If an EMS system isn’t proactive and doesn’t take these actions early, the first arriving ambulance will soon get inundated with victims and become overwhelmed. Gordon Graham, an attorney, former California Highway Patrol captain and nationally recognized risk manager, sums it all up in his public-safety lectures when he says, “Predictable is preventable.”
What this means in EMS/fire/rescue terms is that if you have knowledge about how a previous incident went bad, and it’s similar to the one you’re working but you don’t take actions to avoid the same mistakes, you will, in all probability, suffer an equal (or worse) fate.

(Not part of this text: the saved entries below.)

<file path="src/rtl/seg7_scan_driver.sv">
// seg7_scan_driver: time-multiplexed DIGITS-wide 7-segment display driver.
// Ports:
//   clk, rst_n      - clock (rising edge) and synchronous active-low reset
//   en              - scan enable; low blanks the display and freezes the scan
//   load            - capture value_in/dp_in into the pending shadow register
//   value_in, dp_in - digit nibbles (digit 0 = bits [3:0]) and decimal points
//   hex_mode        - show codes 10..15 as A b C d E F instead of blanking them
//   lz_blank        - blank leading zero digits (digit 0 is always shown)
//   seg, dp, an     - registered display pins, polarity set by parameters
//   digit_idx       - index of the digit currently driven
//   frame_done      - one-cycle pulse when the scan wraps back to digit 0
module seg7_scan_driver #(
    parameter int DIGITS = 4,
    parameter int REFRESH_DIV = 1000,
    parameter bit SEG_ACTIVE_LOW = 1'b1,
    parameter bit AN_ACTIVE_LOW = 1'b1,
    localparam int IW = (DIGITS > 1) ? $clog2(DIGITS) : 1,
    localparam int PW = $clog2(REFRESH_DIV)
) (
    input  logic                  clk,
    input  logic                  rst_n,
    input  logic                  en,
    input  logic                  load,
    input  logic [4*DIGITS-1:0]   value_in,
    input  logic [DIGITS-1:0]     dp_in,
    input  logic                  hex_mode,
    input  logic                  lz_blank,
    output logic [6:0]            seg,
    output logic                  dp,
    output logic [DIGITS-1:0]     an,
    output logic [IW-1:0]         digit_idx,
    output logic                  frame_done
);
    localparam logic [6:0] SEG_LUT [16] = '{
        7'h3F, 7'h06, 7'h5B, 7'h4F, 7'h66, 7'h6D, 7'h7D, 7'h07,
        7'h7F, 7'h6F, 7'h77, 7'h7C, 7'h39, 7'h5E, 7'h79, 7'h71
    };
    logic [PW-1:0]         presc, nxt_presc;
    logic [IW-1:0]         nxt_idx;
    logic [4*DIGITS-1:0]   pend, disp, nxt_disp;
    logic [DIGITS-1:0]     pend_dp, disp_dp, nxt_dp, zero_above, sel;
    logic                  pend_valid, step, wrap, run, blank;
    logic [3:0]            nib;
    logic [6:0]            code;
    // Outputs are computed from the post-edge index and display contents so
    // that digit select and segment data always change on the same edge.
    always_comb begin
        zero_above = '0;
        run = 1'b1;
        step = en && presc == PW'(REFRESH_DIV - 1);
        wrap = step && digit_idx == IW'(DIGITS - 1);
        nxt_presc = !en ? presc : step ? '0 : presc + 1'b1;
        nxt_idx = !step ? digit_idx : wrap ? '0 : digit_idx + 1'b1;
        nxt_disp = (wrap && pend_valid) ? pend : disp;
        nxt_dp = (wrap && pend_valid) ? pend_dp : disp_dp;
        // zero_above[k]: nibble k and every higher nibble are zero
        for (int k = DIGITS - 1; k >= 0; k--) begin
            run = run && nxt_disp[4*k +: 4] == 4'd0;
            zero_above[k] = run;
        end
        nib = nxt_disp[4*nxt_idx +: 4];
        blank = lz_blank && nxt_idx != '0 && zero_above[nxt_idx];
        code = (blank || (!hex_mode && nib > 4'd9)) ? 7'h00 : SEG_LUT[nib];
        sel = DIGITS'(1) << nxt_idx;
    end
    always_ff @(posedge clk) begin
        if (!rst_n) begin
            presc      <= '0;
            digit_idx  <= '0;
            frame_done <= 1'b0;
            pend       <= '0;
            pend_dp    <= '0;
            pend_valid <= 1'b0;
            disp       <= '0;
            disp_dp    <= '0;
            an         <= {DIGITS{AN_ACTIVE_LOW}};
            seg        <= {7{SEG_ACTIVE_LOW}};
            dp         <= SEG_ACTIVE_LOW;
        end else begin
            presc      <= nxt_presc;
            digit_idx  <= nxt_idx;
            frame_done <= wrap;
            disp       <= nxt_disp;
            disp_dp    <= nxt_dp;
            if (load) begin
                pend    <= value_in;
                pend_dp <= dp_in;
            end
            // a load on the wrap edge re-arms pending after the old data moves
            pend_valid <= load || (pend_valid && !wrap);
            an         <= {DIGITS{AN_ACTIVE_LOW}} ^ (en ? sel : '0);
            seg        <= {7{SEG_ACTIVE_LOW}} ^ (en ? code : 7'h00);
            dp         <= SEG_ACTIVE_LOW ^ (en && nxt_dp[nxt_idx]);
        end
    end
endmodule
</file>
<file path="config.mk">
export PLATFORM = sky130hd
export DESIGN_NAME = seg7_scan_driver
export DESIGN_NICKNAME = d
export VERILOG_FILES = /design/src/rtl/seg7_scan_driver.sv
export SDC_FILE = /design/constraint.sdc
export NUM_CORES = 1
export LEC_CHECK = 0
export BUFFER_PORTS_ARGS = -buffer_cell sky130_fd_sc_hd__buf_2
export CAP_MARGIN = 20
export CORE_AREA = 2 2 77 79
export CTS_CLUSTER_DIAMETER = 100
export DETAILED_ROUTE_END_ITERATION = 8
export DIE_AREA = 0 0 79 81
export PLACE_DENSITY_LB_ADDON = 0.15
export SLEW_MARGIN = 0
export SYNTH_ARGS = -nofsm -noshare
export SYNTH_HDL_FRONTEND = slang
export SYNTH_SLANG_ARGS = --single-unit
</file>
<file path="constraint.sdc">
create_clock -name clk -period 5.9 [get_ports clk]
set_input_delay 0.59 -clock clk [delete_from_list [all_inputs] [get_ports clk]]
set_output_delay 0.59 -clock clk [all_outputs]
set_load 0.02 [all_outputs]
</file>
==> results.toml, run 1 <==
[worst_setup_path]
r2r-start = "presc[0]"
cp.arrival_ns = 3.73
worstPathRequired_ns = 6.16
critical_path_class = "reg2reg"
path_max_fanout = 8
crit_path_end_kind = "flip-flop"
rrSetupSlack_ns = 2.43
start_kind = "flip-flop"
crit_start = "presc[0]"

[cells_and_area]
area_delta_synth_final_pct = 11.6
mostFrequentLayoutCell = "dfxtp_1"
antenna_cells = 0
layout_common_cells = "dfxtp_1 (66), nand2_1 (54), buf_2 (40)"
fillCellCount = 504
drive_above_1_share = 0.191
nNetsFinal = 422

[detailed_routing]
antenna_left = 0
wl_per_cell_um = 14.4
wirelength_um = 6740
vias = 2624
drc_errors = 0
viasPerCell = 5.61
drtIter0Drc = 143
dr.pass1.iters = 4

[min_path]
hp-class = "reg2reg"
hp-start = "pend[7]"

[timing]
tightest_slew_ns = 0.746
skew_ns = 0.00684
max_freq_mhz = 288
rsz0062_at_grt = "no"
setup_viol = 0
period_needed_ns = 3.47
finalSetupTns_ns = 0
period_share = 0.589
relSlewSlack = 0.503
hold_violations = 0
maxSlewViolCount = 0

[floorplan]
design.die.area_um2 = 6400
die_w_um = 79
boundaryPins = 41
rows = 28
initial_core_util = 0.570
fp.coreArea_um2 = 5680
die_h_um = 81

[power_and_ir_drop]
p_sw_frac = 0.240
power_mw = 0.847
p_int_mw = 0.644
p_switching_mw = 0.203
pwr-share-comb = 0.057
pwr-share-seq = 0.551
cellLeakagePower_nw = 1.44
p_clk_frac = 0.392
ir_worst_vdd_mv = 0.170
power_density_nw_per_um2 = 235

[synthesis]
synthesis.instances = 354
synth_edf_count = 0
ys_ff_latch = 66
netlist-cell-type-count = 57
avgSynthCellArea_um2 = 9.13
yosysWarnings = 0
seq_area_frac_synth = 0.409
ys.flop_type = "dfxtp_1"
synth_nets = 388
syn_area_um2 = 3230
async_flop_share = 0

[status]
status = "completed"

[placement]
portBuffers = 40
place_congestion = 0.928
dp_hpwl_um = 4820

[clocking]
cts_buffers = 9
clk_pin_slew_worst_paths_ns = 0.07
clk_path_buf_depth = 2
cts_tree = "done"
insertion_delay_ns = 0.35
post_cts_buffers = 0
post_cts_resized = 0
root_buffer = "clkbuf_8"
numClockSinks = 66
hold_buffers = 0
h-tree-depth = 3

[grt]
grt_pass1_wl_um = 11100
antenna_found_initial = 0
grt_pass1_vias = 2313
grt_overflow = 0
grt_start_max_net_pins = 52
grtUsageTotal = 0.223

[job]
cap_violations = 0
[metrics by stage]
step	instance area (um^2)	std cells	util	setup WS (ns)	hold WS (ns)
5_1_grt	3610	468	0.636	2.13	0.504
4_1_cts	3610	468	0.636	2.43	0.474
3_3_place_gp	3440	452	0.606	2.34	0.454
6_report	3610	468	0.636	2.43	0.472
2_1_floorplan	3230	354	-	2.60	0.441
3_5_place_dp	3440	452	0.606	2.28	0.464
[worst paths after layout]
| kind | endpoint | cells past startpoint |
|---|---|---|
| max | seg[2] | 11 |
| min | disp[7] | 2 |
| max reg2reg | seg[2] | 11 |
| min reg2reg | disp[7] | 2 |
[layer usage]
layer  share of wire  global-route usage  vias to the layer above
met3           0.054              0.0678                       11
met1            0.48               0.292                     1216
met5               0                   0                        -
met4           0.016              0.0776                        0
li1                -                   -                     1315
met2            0.45               0.349                       82
[synthesized netlist by cell type, types with 3 or more instances]
library cell  number  area share
a21oi_1           11       0.017
dfxtp_1           66        0.41
buf_1              3      0.0035
nor4_1             5      0.0097
mux2i_1           27       0.084
mux2_2             3       0.010
o21ai_0            5      0.0077
inv_1              8      0.0093
nor2b_1           26       0.050
a31oi_1            5      0.0097
nand4_1            3      0.0058
nand2_1           54       0.063
and2_1             8       0.015
nor2_1            18       0.021
nand3_1           16       0.025
a21boi_0          18       0.042
clkbuf_1           8      0.0093
xor2_1             3      0.0081
ha_1               8       0.031
and3_1             3      0.0058
nor3_1             3      0.0046
xnor2_1            4       0.011
[final cells by class]
| type | instances | area, um^2 | share of cell area |
|---|---|---|---|
| sequential | 66 | 1320 | 0.366 |
| tap | 75 | 93.8 | 0.0260 |
| inverter | 8 | 30.0 | 0.00832 |
| clock buffer | 11 | 141 | 0.0392 |
| timing repair buffer | 40 | 200 | 0.0555 |
| multi-input combinational | 263 | 1790 | 0.497 |
| clock inverter | 5 | 30.0 | 0.00832 |
[logic make-up (layout without fill, tap and decap cells)]
kind of cell | after synthesis | count (layout) | share of synthesized area
AND/OR/NAND/NOR | 151 | 151 | 0.240
AO/OA/AOI/OAI | 66 | 66 | 0.166
flip-flops | 66 | 66 | 0.409
multiplexers | 31 | 31 | 0.0987
buffers and inverters | 25 | 64 | 0.0368
adder cells (fa/ha/maj) | 8 | 8 | 0.0310
XOR/XNOR | 7 | 7 | 0.0190
[flip-flops by register name, indices dropped and copies added, names as in the netlist]
signal	count
disp	16
presc	10
pend	16
disp_dp	4
pend_dp	4
dp	1
pend_valid	1
seg	7
digit_idx	2
an	4
frame_done	1
[worst max-delay path, cell delays in order (launching register included)]
cell and delay (ns):
dfxtp_1 0.38, ha_1 0.21, nand3_1 0.34, or4_4 0.70, nand2_2 0.18, mux2_2 0.36, o211ai_2 0.32, inv_1 0.14
ha_1 0.29, o21ai_1 0.24, a21boi_4 0.12, o311ai_1 0.10
[power by group through the flow]
stage | registers, mW | clock network (mW) | logic, mW
2_1_floorplan | 0.477 | 0 | 0.0311
3_3_place_gp | 0.477 | 0 | 0.0477
3_5_place_dp | 0.477 | 0 | 0.0487
4_1_cts | 0.467 | 0.339 | 0.0488
5_1_grt | 0.468 | 0.360 | 0.0537
6_report | 0.467 | 0.332 | 0.0484
(Power assumes the default switching activity.)
==> run 2, diff against run 1 <==
Settings changed: CORE_AREA 2 2 77 79 to 2 2 82 84, DIE_AREA 0 0 79 81 to 0 0 84 86.
Clock period 5.9 ns to 2.9 ns, I/O delays scaled along.
==> run 2 against run 1 <==
  * Via count is 4.3% higher
  * Non-clock buffer count is 31 higher
  * Global-route usage is 0.95 points lower
  * Largest power group unchanged
  * Highest routed layer unchanged
==> results.toml, run 2 (synthesis results as in run 1) <==
[status]
status = "completed"

[worst_setup_path]
worstPathRequired_ns = 3.12
crit_path_end_kind = "flip-flop"
start_kind = "flip-flop"
critical_path_class = "reg2reg"
cp.arrival_ns = 3.07
path_max_fanout = 6
reg2reg_depth = 9

[cells_and_area]
final_cell_count_no_fill = 501
antenna_cells = 0
fin_util = 0.644
fillCellCount = 530
area_delta_synth_final_pct = 25.0
nNetsFinal = 453
drive_above_1_share = 0.292
layout_common_cells = "dfxtp_1 (61), nand2_1 (54), buf_2 (40)"
mostFrequentLayoutCell = "dfxtp_1"
largest_registers = "disp x16, pend x16, presc x10"

[grt]
grt_start_max_net_pins = 51
antenna_found_initial = 0
grt_overflow = 0
grt_pass1_vias = 2597
grtUsageTotal = 0.213
grt_pass1_wl_um = 12300

[timing]
hold_violations = 0
period_share = 0.983
max_freq_mhz = 351
skew_ns = 0.00839
period_needed_ns = 2.85
setup_viol = 0
setup_slack_ns = 0.0495
tightest_slew_ns = 0.613
relSlewSlack = 0.591
maxSlewViolCount = 0

[clocking]
cts_buffers = 9
numClockSinks = 66
root_buffer = "clkbuf_8"
clk_path_buf_depth = 2
h-tree-depth = 3
hold_buffers = 0
clk_pin_slew_worst_paths_ns = 0.08
cts_tree = "done"
insertion_delay_ns = 0.35

[placement]
place_congestion = 0.934
placed_cells = 481
dp_hpwl_um = 5360
dpl_worst_slack_ns = -0.00951
portBuffers = 40

[min_path]
worstHoldPathCells = 3
hp-class = "in2reg"

[floorplan]
fp.coreArea_um2 = 6280
initial_core_util = 0.515
rows = 29
design.die.area_um2 = 7220
boundaryPins = 41
die_w_um = 84
die_h_um = 86

[detailed_routing]
antenna_left = 0
wirelength_um = 7370
dr.pass1.iters = 4
drc_errors = 0
vias = 2737
viasPerCell = 5.46
wl_per_cell_um = 14.7
drtIter0Drc = 106

[power_and_ir_drop]
power_density_nw_per_um2 = 493
ir_worst_vdd_mv = 0.328
cellLeakagePower_nw = 1.64

[job]
cap_violations = 0
run 2: timing repair:
action / in CTS / in global routing
pin swaps: 1 / 11
setup endpoints to repair: 4 / 7
resized for setup: 3 / 16
hold endpoints to repair: 0 / 0
buffers inserted: 0 / 4
run 2: final cells by class:
type / count / area [um^2] / area share
well taps: 77 / 96.3 / 0.0238
inverters: 8 / 30.0 / 0.00743
repair buffers: 71 / 437 / 0.108
multi-input cells: 263 / 1910 / 0.472
flip-flops and latches: 66 / 1330 / 0.329
clock buffers: 10 / 128 / 0.0316
clock inverters: 6 / 115 / 0.0285
run 2: per-stage QoR:
| step | total power [mW] | hold WS, ns | area, um^2 | TNS (ns) |
|---|---|---|---|---|
| after detailed placement | 1.07 | 0.462 | 3680 | -0.00951 |
| after floorplan | 1.03 | 0.441 | 3270 | 0 |
| final | 1.99 | 0.198 | 4040 | 0 |
| after global routing | 2.06 | 0.209 | 4040 | -0.0119 |
| after CTS | 2.00 | 0.192 | 3940 | 0 |
| after global placement | 1.07 | 0.451 | 3680 | 0 |
run 2: final timing paths:
check	start	to	slack (ns)
setup / recovery	presc[9]	seg[0]	0.05
hold / removal	value_in[6]	pend[6]	0.20
setup reg to reg	presc[9]	seg[0]	0.05
hold reg to reg	pend[5]	disp[5]	0.47
run 2: worst max-delay path, cell delays in order (launching register included):
cell and delay, ns:
dfxtp_2 0.34, or3b_4 0.44, buf_4 0.16, nor4_4 0.33, mux2_2 0.41, o21a_1 0.12
a211o_1 0.33, a21oi_1 0.33, a22o_1 0.20, o21ai_1 0.07
run 2: where the power goes:
part | internal, mW | leakage, nW | switching, mW
clock network | 0.574 | 0.117 | 0.359
logic | 0.0558 | 0.983 | 0.0508
registers | 0.932 | 0.541 | 0.0191
total | 1.56 | 1.64 | 0.429
run 2: layer usage:
| layer | wire length [um] | global-route usage |
|---|---|---|
| met1 | 3490 | 0.282 |
| met3 | 404 | 0.0472 |
| met5 | 0 | 0 |
| met2 | 3260 | 0.327 |
| met4 | 207 | 0.111 |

Vincent Dunn, one of the most knowledgeable fire officers in the history of the American fire service, recently wrote a powerful article on a fire service Web site that illustrates what “predictable” really means. His words should keep fire and„EMS chiefs, and their government officials, up at night. He said, “The best-kept secret in America’s fire service is that firefighters cannot extinguish a fire in a high-rise office building.”
That’s what predictable means.
Those of us who’ve been in EMS and the fire service know that when you tell us we can’t do something, we’ll try our hardest to prove you wrong, often getting hurt or exhausted in the foolish effort.
That’s also what predictable means.
Dunn’s follow-up provided facts that are important to retain and draw from when making EMS operational decisions at a high-rise fire scene. He notes that even one fully involved high-rise floor (10,000-20,000 square feet) is just too large an area for any fire company to extinguish with a hose stream. He points out that a fire company advancing a 2 1/2-inch hose line, with a 1 1/8-inch nozzle, discharges 250 gallons per minute, which can only extinguish about 2,500 square feet of fire, and that even two lines, operating side by side, can handle — at best — 5,000 square feet of fire.
Take into consideration that modern open-floor office design features cubicle work stations and small partitions that don’t extend to the ceiling, and you’ll understand why a fire that you can’t see from the street level can spread so rapidly. Again, what’s going on inside that structure is predictable.
Chief Dunn categorizes what’s happening inside a serious high-rise fire as “controlled burning” and says firefighters operating the hose stream in a doorway will have to maintain a defensive position for as long as it takes for all the combustible contents to be consumed. This may be two, four or eight hours.
See any need for rehab yet?
If you’re still unconvinced, take into account that those firefighters will have to march up perhaps 20 flights of stairs wearing 75 lbs. of gear, work in high heat and smoke conditions for extended periods of times, and then walk back down the stairs to exit the building.
Try that carrying just a medical kit and monitor, and you’ll get my point.
The icing on the rehab cake comes in Dunn’s closing comments. He says that the manpower needed to successfully contain a high-rise fire to one floor and not kill large numbers of occupants attempting to escape is 40-50 firefighters using a rapid-response, blitz attack. If this initial group can’t contain the fire, Dunn says it will take another 100Ï200 firefighters to control the fire and keep it from spreading to the floors above.
Because many urban centers don’t have 100-200 firefighters immediately available to them, Dunn’s comment presents a predictable situation to fire and EMS responders: The involved firefighters are going to take a beating at a high-rise fire, and rehab and MCI operations are going to be vital.